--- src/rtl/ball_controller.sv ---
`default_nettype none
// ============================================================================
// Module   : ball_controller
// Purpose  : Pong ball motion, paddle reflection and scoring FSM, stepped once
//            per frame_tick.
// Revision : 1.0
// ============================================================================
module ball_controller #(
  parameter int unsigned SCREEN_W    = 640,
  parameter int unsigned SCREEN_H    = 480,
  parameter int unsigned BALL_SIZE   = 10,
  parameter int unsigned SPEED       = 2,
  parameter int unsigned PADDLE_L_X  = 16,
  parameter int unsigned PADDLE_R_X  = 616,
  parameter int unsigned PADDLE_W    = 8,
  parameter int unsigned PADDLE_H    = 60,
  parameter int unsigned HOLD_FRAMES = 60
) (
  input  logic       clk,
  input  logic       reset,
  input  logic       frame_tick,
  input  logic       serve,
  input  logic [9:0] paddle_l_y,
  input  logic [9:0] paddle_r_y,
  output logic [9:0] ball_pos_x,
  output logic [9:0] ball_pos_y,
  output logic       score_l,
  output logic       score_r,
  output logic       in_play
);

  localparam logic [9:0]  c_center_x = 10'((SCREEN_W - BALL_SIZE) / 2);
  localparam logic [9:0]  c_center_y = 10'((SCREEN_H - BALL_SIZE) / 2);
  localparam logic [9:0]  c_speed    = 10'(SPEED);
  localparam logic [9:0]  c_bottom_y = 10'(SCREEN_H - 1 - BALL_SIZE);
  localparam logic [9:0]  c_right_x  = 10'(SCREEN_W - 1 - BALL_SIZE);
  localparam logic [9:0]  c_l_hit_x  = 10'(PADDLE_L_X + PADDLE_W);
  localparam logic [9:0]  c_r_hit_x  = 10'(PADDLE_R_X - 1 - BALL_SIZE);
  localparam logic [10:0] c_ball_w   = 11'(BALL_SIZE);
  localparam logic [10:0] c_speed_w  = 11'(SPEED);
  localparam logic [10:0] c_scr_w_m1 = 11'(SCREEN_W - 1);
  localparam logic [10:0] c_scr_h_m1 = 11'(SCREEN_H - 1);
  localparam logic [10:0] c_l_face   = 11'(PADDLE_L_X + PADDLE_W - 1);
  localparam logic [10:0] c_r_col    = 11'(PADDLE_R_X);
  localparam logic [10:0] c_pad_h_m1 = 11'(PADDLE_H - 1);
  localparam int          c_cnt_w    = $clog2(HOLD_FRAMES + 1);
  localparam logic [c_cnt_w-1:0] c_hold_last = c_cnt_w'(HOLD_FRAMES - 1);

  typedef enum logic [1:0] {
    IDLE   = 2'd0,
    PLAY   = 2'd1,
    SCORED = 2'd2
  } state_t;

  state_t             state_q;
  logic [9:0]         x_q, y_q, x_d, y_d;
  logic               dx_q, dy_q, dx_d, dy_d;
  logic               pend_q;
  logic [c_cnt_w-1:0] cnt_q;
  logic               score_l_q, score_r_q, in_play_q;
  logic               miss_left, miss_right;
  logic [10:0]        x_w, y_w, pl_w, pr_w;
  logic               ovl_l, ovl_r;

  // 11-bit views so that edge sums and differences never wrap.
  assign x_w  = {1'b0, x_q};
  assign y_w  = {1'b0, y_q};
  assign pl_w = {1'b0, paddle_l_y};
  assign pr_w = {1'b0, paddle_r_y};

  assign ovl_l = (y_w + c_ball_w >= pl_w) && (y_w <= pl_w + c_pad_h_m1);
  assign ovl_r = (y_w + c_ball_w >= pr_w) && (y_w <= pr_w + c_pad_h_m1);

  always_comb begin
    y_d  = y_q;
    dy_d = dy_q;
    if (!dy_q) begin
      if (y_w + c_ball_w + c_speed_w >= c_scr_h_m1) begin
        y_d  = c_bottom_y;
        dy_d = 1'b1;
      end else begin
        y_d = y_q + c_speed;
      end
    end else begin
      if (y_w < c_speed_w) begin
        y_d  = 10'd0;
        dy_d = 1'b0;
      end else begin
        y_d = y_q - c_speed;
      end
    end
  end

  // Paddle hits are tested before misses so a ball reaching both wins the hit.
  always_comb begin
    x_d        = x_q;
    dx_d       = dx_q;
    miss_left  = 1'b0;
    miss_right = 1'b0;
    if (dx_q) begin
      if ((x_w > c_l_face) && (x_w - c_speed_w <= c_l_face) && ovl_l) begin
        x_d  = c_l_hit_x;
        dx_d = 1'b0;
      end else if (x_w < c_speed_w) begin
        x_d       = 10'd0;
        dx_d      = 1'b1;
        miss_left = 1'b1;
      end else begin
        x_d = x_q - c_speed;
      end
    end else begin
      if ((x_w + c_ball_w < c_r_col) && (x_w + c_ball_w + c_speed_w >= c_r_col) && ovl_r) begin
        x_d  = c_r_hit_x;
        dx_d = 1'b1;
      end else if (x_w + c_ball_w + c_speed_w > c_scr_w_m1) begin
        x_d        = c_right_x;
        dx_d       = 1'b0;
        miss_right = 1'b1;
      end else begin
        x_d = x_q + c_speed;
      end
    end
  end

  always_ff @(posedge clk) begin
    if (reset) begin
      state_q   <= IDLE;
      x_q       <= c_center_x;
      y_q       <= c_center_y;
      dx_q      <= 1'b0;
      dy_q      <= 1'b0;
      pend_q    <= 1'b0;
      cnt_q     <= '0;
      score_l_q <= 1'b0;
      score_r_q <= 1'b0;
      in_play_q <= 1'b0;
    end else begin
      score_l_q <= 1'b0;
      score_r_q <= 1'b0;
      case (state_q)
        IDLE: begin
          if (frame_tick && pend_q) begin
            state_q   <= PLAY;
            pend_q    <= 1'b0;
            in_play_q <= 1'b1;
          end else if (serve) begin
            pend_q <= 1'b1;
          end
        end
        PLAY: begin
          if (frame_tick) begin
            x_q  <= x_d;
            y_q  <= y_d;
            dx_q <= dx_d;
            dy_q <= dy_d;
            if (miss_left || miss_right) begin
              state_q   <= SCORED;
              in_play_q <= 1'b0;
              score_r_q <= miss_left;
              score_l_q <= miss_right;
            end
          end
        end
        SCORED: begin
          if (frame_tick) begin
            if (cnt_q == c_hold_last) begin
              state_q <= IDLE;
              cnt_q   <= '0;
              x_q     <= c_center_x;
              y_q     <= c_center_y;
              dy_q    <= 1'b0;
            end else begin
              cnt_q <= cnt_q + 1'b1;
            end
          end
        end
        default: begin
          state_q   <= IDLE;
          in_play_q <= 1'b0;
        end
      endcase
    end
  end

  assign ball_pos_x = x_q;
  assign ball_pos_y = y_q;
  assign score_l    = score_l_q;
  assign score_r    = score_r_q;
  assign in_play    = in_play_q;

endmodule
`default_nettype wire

Work instructions:
Please go through the entries and show every line with the word "SCORED".

Output of the task:
    SCORED = 2'd2
              state_q   <= SCORED;
        SCORED: begin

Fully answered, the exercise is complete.